The Brilliant Bolton Women feature forms part of the refurbishment of The Albert Halls and highlights the contribution to the town and beyond of 11 significant local women.
Photographs of each of the women take pride of place along a corridor leading to The Festival Hall and Lancaster Suite – venues which will be used for functions and conferences.
Their images are interspersed with striking artwork representing the textile patterns of Bolton-based firm Joseph Johnson Ltd and Bolton designer Constance Howarth, who is also featured in the Brilliant Bolton Women montage.
Also representing Bolton’s history is: Annie Barlow, the woman responsible for acquiring the borough’s extensive Egyptology collection; Helen Wright, Bolton’s first female Mayor; Sarah Reddish, prominent co-operative movement activist and suffragist; and Elizabeth Anderson, active suffragette and founder of the Women’s Relief Corps during the First World War.
More contemporary contributors to the town include: Baroness Patricia Morris OBE, a Conservative peer and the University of Bolton’s first ever Chancellor; Baroness Ann Taylor, a former Labour MP for Bolton West and former Leader of the House of Commons; Barbara Ronson, former Liberal Democrat councillor and the first female Leader of Bolton Council; and Margaret Asquith, Bolton Council’s first female and current Chief Executive.
The display also pays tribute to Labour’s Cllr Sufrana Bashir-Ismail, the first Muslim woman to be elected to Bolton Council who died in 2015 following a battle with cancer; and colleague Cllr Rosa Kay, a former full time Unison official who became a long-serving councillor for the Rumworth ward, until her death in 2016.
The feature has been curated by Bolton Library and Museum Services as part of a wider project to conserve, research and restore as many of the town hall’s historical artefacts as possible.

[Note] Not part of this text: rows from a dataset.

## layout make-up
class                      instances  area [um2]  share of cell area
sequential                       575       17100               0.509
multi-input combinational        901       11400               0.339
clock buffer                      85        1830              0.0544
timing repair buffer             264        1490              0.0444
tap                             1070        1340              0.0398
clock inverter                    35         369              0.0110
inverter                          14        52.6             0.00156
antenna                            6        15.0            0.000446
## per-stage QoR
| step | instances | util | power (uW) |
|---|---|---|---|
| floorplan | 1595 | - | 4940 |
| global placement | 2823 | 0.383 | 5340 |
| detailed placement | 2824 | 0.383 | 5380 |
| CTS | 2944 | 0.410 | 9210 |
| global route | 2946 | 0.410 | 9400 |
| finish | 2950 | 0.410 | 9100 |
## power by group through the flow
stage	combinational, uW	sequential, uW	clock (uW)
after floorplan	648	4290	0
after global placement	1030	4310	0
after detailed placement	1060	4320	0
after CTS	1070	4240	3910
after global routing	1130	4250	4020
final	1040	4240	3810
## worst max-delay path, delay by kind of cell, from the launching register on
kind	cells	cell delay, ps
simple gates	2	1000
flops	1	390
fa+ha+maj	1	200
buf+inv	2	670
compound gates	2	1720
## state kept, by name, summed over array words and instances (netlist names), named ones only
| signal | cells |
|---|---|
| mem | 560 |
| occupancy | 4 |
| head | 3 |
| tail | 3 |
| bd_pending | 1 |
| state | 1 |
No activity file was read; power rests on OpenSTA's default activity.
**src/rtl/key_debounce_pkg.sv**
```systemverilog
// Shared types and default timing for the key debounce array (12 MHz system clock).
package key_debounce_pkg;

  typedef enum logic [1:0] {
    ST_IDLE         = 2'd0,
    ST_PRESS_WAIT   = 2'd1,
    ST_PRESSED      = 2'd2,
    ST_RELEASE_WAIT = 2'd3
  } deb_state_e;

  localparam int DEF_CLK_HZ     = 12_000_000;
  localparam int DEF_N_KEYS     = 4;
  localparam int DEF_CNT_W      = 24;
  localparam int DEF_DEB_CYC    = 240_000;     // 20 ms
  localparam int DEF_LONG_CYC   = 12_000_000;  // 1 s
  localparam int DEF_REPEAT_CYC = 2_400_000;   // 200 ms

  // Debounced level is "down" in both states that follow an accepted press.
  function automatic logic is_down(deb_state_e s);
    return (s == ST_PRESSED) || (s == ST_RELEASE_WAIT);
  endfunction

endpackage

```
**src/rtl/key_debounce_array_if.sv**
```systemverilog
// Key inputs and debounced event outputs of the array; dbg_state exposes each channel FSM.
interface key_debounce_array_if #(
  parameter int N_KEYS = 4
);
  logic [N_KEYS-1:0]      key;
  logic [N_KEYS-1:0]      key_state;
  logic [N_KEYS-1:0]      press_pulse;
  logic [N_KEYS-1:0]      release_pulse;
  logic [N_KEYS-1:0]      long_pulse;
  logic [N_KEYS-1:0]      repeat_pulse;
  logic [N_KEYS-1:0][1:0] dbg_state;

  // No handshake: key is a raw level, every output is a registered level or one-cycle pulse.
  modport master (
    output key,
    input  key_state, press_pulse, release_pulse, long_pulse, repeat_pulse, dbg_state
  );

  modport slave (
    input  key,
    output key_state, press_pulse, release_pulse, long_pulse, repeat_pulse, dbg_state
  );
endinterface

```
**src/rtl/key_debounce_ch.sv**
```systemverilog
// One key channel: 2-flop synchroniser, debounce FSM, long-press and auto-repeat timing.
module key_debounce_ch
  import key_debounce_pkg::*;
#(
  parameter int CNT_W      = DEF_CNT_W,
  parameter int DEB_CYC    = DEF_DEB_CYC,
  parameter int LONG_CYC   = DEF_LONG_CYC,
  parameter int REPEAT_CYC = DEF_REPEAT_CYC,
  parameter int REPEAT_EN  = 1
) (
  input  logic       clk,
  input  logic       rst,
  input  logic       i_key,
  output logic       o_key_state,
  output logic       o_press_pulse,
  output logic       o_release_pulse,
  output logic       o_long_pulse,
  output logic       o_repeat_pulse,
  output deb_state_e o_dbg_state
);

  localparam logic [CNT_W-1:0] DEB_LAST  = CNT_W'(DEB_CYC - 1);
  localparam logic [CNT_W-1:0] LONG_LAST = CNT_W'(LONG_CYC - 1);
  localparam logic [CNT_W-1:0] REP_LAST  = CNT_W'(REPEAT_CYC - 1);
  localparam logic [CNT_W-1:0] CNT_MAX   = '1;

  logic             r_sync1, r_sync2;
  deb_state_e       r_state, w_state_nxt;
  logic [CNT_W-1:0] r_cnt, w_cnt_nxt;
  logic             r_long_done, w_long_done_nxt;
  logic             r_key_state, r_press, r_release, r_long, r_repeat;
  logic             w_press_nxt, w_release_nxt, w_long_nxt, w_repeat_nxt;

  always_ff @(posedge clk or negedge rst) begin
    if (!rst) begin
      r_sync1 <= 1'b1;
      r_sync2 <= 1'b1;
    end else begin
      r_sync1 <= i_key;
      r_sync2 <= r_sync1;
    end
  end

  always_ff @(posedge clk or negedge rst) begin
    if (!rst) begin
      r_state     <= ST_IDLE;
      r_cnt       <= '0;
      r_long_done <= 1'b0;
      r_key_state <= 1'b0;
      r_press     <= 1'b0;
      r_release   <= 1'b0;
      r_long      <= 1'b0;
      r_repeat    <= 1'b0;
    end else begin
      r_state     <= w_state_nxt;
      r_cnt       <= w_cnt_nxt;
      r_long_done <= w_long_done_nxt;
      r_key_state <= is_down(w_state_nxt);
      r_press     <= w_press_nxt;
      r_release   <= w_release_nxt;
      r_long      <= w_long_nxt;
      r_repeat    <= w_repeat_nxt;
    end
  end

  // Key is active-low after synchronisation: r_sync2 == 0 means held down.
  always_comb begin
    w_state_nxt     = r_state;
    w_cnt_nxt       = r_cnt + CNT_W'(1);
    w_long_done_nxt = r_long_done;
    case (r_state)
      ST_IDLE: begin
        w_cnt_nxt = '0;
        if (!r_sync2) w_state_nxt = ST_PRESS_WAIT;
      end
      ST_PRESS_WAIT: begin
        if (r_sync2) begin
          w_state_nxt = ST_IDLE;
          w_cnt_nxt   = '0;
        end else if (r_cnt == DEB_LAST) begin
          w_state_nxt = ST_PRESSED;
          w_cnt_nxt   = '0;
        end
      end
      ST_PRESSED: begin
        if (r_sync2) begin
          w_state_nxt = ST_RELEASE_WAIT;
          w_cnt_nxt   = '0;
        end else if (!r_long_done) begin
          if (r_cnt == LONG_LAST) begin
            w_cnt_nxt       = '0;
            w_long_done_nxt = 1'b1;
          end
        end else if (REPEAT_EN != 0) begin
          if (r_cnt == REP_LAST) w_cnt_nxt = '0;
        end else if (r_cnt == CNT_MAX) begin
          w_cnt_nxt = r_cnt;
        end
      end
      ST_RELEASE_WAIT: begin
        if (!r_sync2) begin
          w_state_nxt = ST_PRESSED;
          w_cnt_nxt   = '0;
        end else if (r_cnt == DEB_LAST) begin
          w_state_nxt     = ST_IDLE;
          w_cnt_nxt       = '0;
          w_long_done_nxt = 1'b0;
        end
      end
      default: begin
        w_state_nxt = ST_IDLE;
        w_cnt_nxt   = '0;
      end
    endcase
  end

  always_comb begin
    w_press_nxt   = 1'b0;
    w_release_nxt = 1'b0;
    w_long_nxt    = 1'b0;
    w_repeat_nxt  = 1'b0;
    case (r_state)
      ST_PRESS_WAIT:   w_press_nxt   = !r_sync2 && (r_cnt == DEB_LAST);
      ST_RELEASE_WAIT: w_release_nxt = r_sync2 && (r_cnt == DEB_LAST);
      ST_PRESSED: begin
        w_long_nxt   = !r_sync2 && !r_long_done && (r_cnt == LONG_LAST);
        w_repeat_nxt = !r_sync2 && r_long_done && (REPEAT_EN != 0) && (r_cnt == REP_LAST);
      end
      default: ;
    endcase
  end

  assign o_key_state     = r_key_state;
  assign o_press_pulse   = r_press;
  assign o_release_pulse = r_release;
  assign o_long_pulse    = r_long;
  assign o_repeat_pulse  = r_repeat;
  assign o_dbg_state     = r_state;

endmodule

```
**src/rtl/key_debounce_array.sv**
```systemverilog
// N_KEYS independent debounce channels sharing one clock and reset.
module key_debounce_array
  import key_debounce_pkg::*;
#(
  parameter int N_KEYS     = DEF_N_KEYS,
  parameter int CNT_W      = DEF_CNT_W,
  parameter int DEB_CYC    = DEF_DEB_CYC,
  parameter int LONG_CYC   = DEF_LONG_CYC,
  parameter int REPEAT_CYC = DEF_REPEAT_CYC,
  parameter int REPEAT_EN  = 1
) (
  input logic                  clk,
  input logic                  rst,
  key_debounce_array_if.slave  bus
);

  for (genvar i = 0; i < N_KEYS; i++) begin : g_ch
    deb_state_e w_dbg_state;

    key_debounce_ch #(
      .CNT_W      (CNT_W),
      .DEB_CYC    (DEB_CYC),
      .LONG_CYC   (LONG_CYC),
      .REPEAT_CYC (REPEAT_CYC),
      .REPEAT_EN  (REPEAT_EN)
    ) u_ch (
      .clk             (clk),
      .rst             (rst),
      .i_key           (bus.key[i]),
      .o_key_state     (bus.key_state[i]),
      .o_press_pulse   (bus.press_pulse[i]),
      .o_release_pulse (bus.release_pulse[i]),
      .o_long_pulse    (bus.long_pulse[i]),
      .o_repeat_pulse  (bus.repeat_pulse[i]),
      .o_dbg_state     (w_dbg_state)
    );

    assign bus.dbg_state[i] = w_dbg_state;
  end

endmodule

```
**src/flat_wrapper.sv**
```systemverilog
// flat-port wrapper written by rule: the top's interface ports become plain ports
module key_debounce_array_flat import key_debounce_pkg::*;
#(
  parameter int N_KEYS     = DEF_N_KEYS,
  parameter int CNT_W      = DEF_CNT_W,
  parameter int DEB_CYC    = DEF_DEB_CYC,
  parameter int LONG_CYC   = DEF_LONG_CYC,
  parameter int REPEAT_CYC = DEF_REPEAT_CYC,
  parameter int REPEAT_EN  = 1
)
  (clk, rst, bus_key, bus_key_state, bus_press_pulse, bus_release_pulse, bus_long_pulse, bus_repeat_pulse, bus_dbg_state);
  key_debounce_array_if #(.N_KEYS(N_KEYS)) bus_i ();
  input logic clk;
  input logic rst;
  input wire logic [$bits(bus_i.key)-1:0] bus_key;
  output wire logic [$bits(bus_i.key_state)-1:0] bus_key_state;
  output wire logic [$bits(bus_i.press_pulse)-1:0] bus_press_pulse;
  output wire logic [$bits(bus_i.release_pulse)-1:0] bus_release_pulse;
  output wire logic [$bits(bus_i.long_pulse)-1:0] bus_long_pulse;
  output wire logic [$bits(bus_i.repeat_pulse)-1:0] bus_repeat_pulse;
  output wire logic [$bits(bus_i.dbg_state)-1:0] bus_dbg_state;
  assign bus_i.key = bus_key;
  assign bus_key_state = bus_i.key_state;
  assign bus_press_pulse = bus_i.press_pulse;
  assign bus_release_pulse = bus_i.release_pulse;
  assign bus_long_pulse = bus_i.long_pulse;
  assign bus_repeat_pulse = bus_i.repeat_pulse;
  assign bus_dbg_state = bus_i.dbg_state;
  key_debounce_array #(.N_KEYS(N_KEYS), .CNT_W(CNT_W), .DEB_CYC(DEB_CYC), .LONG_CYC(LONG_CYC), .REPEAT_CYC(REPEAT_CYC), .REPEAT_EN(REPEAT_EN)) u_core (.clk(clk), .rst(rst), .bus(bus_i));
endmodule
```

More than 1,200 objects have now gone on display in the Grade II listed building, having previously been in storage, including around 250 items that have been re-framed, conserved and cleaned by the museums team.
The Leader of Bolton Council, Cllr Cliff Morris, said: “Traditionally, a lot of the portraits in the town hall have been of men so we felt this was the perfect opportunity to redress the balance and pay tribute to some of Bolton’s most influential women.
“In fact, there are many, many more brilliant women from Bolton who have achieved great things either in their local community or on a national level, but unfortunately we don’t have the space to include all of them.
“We hope this small but striking exhibition serves to inspire even more women for the future.”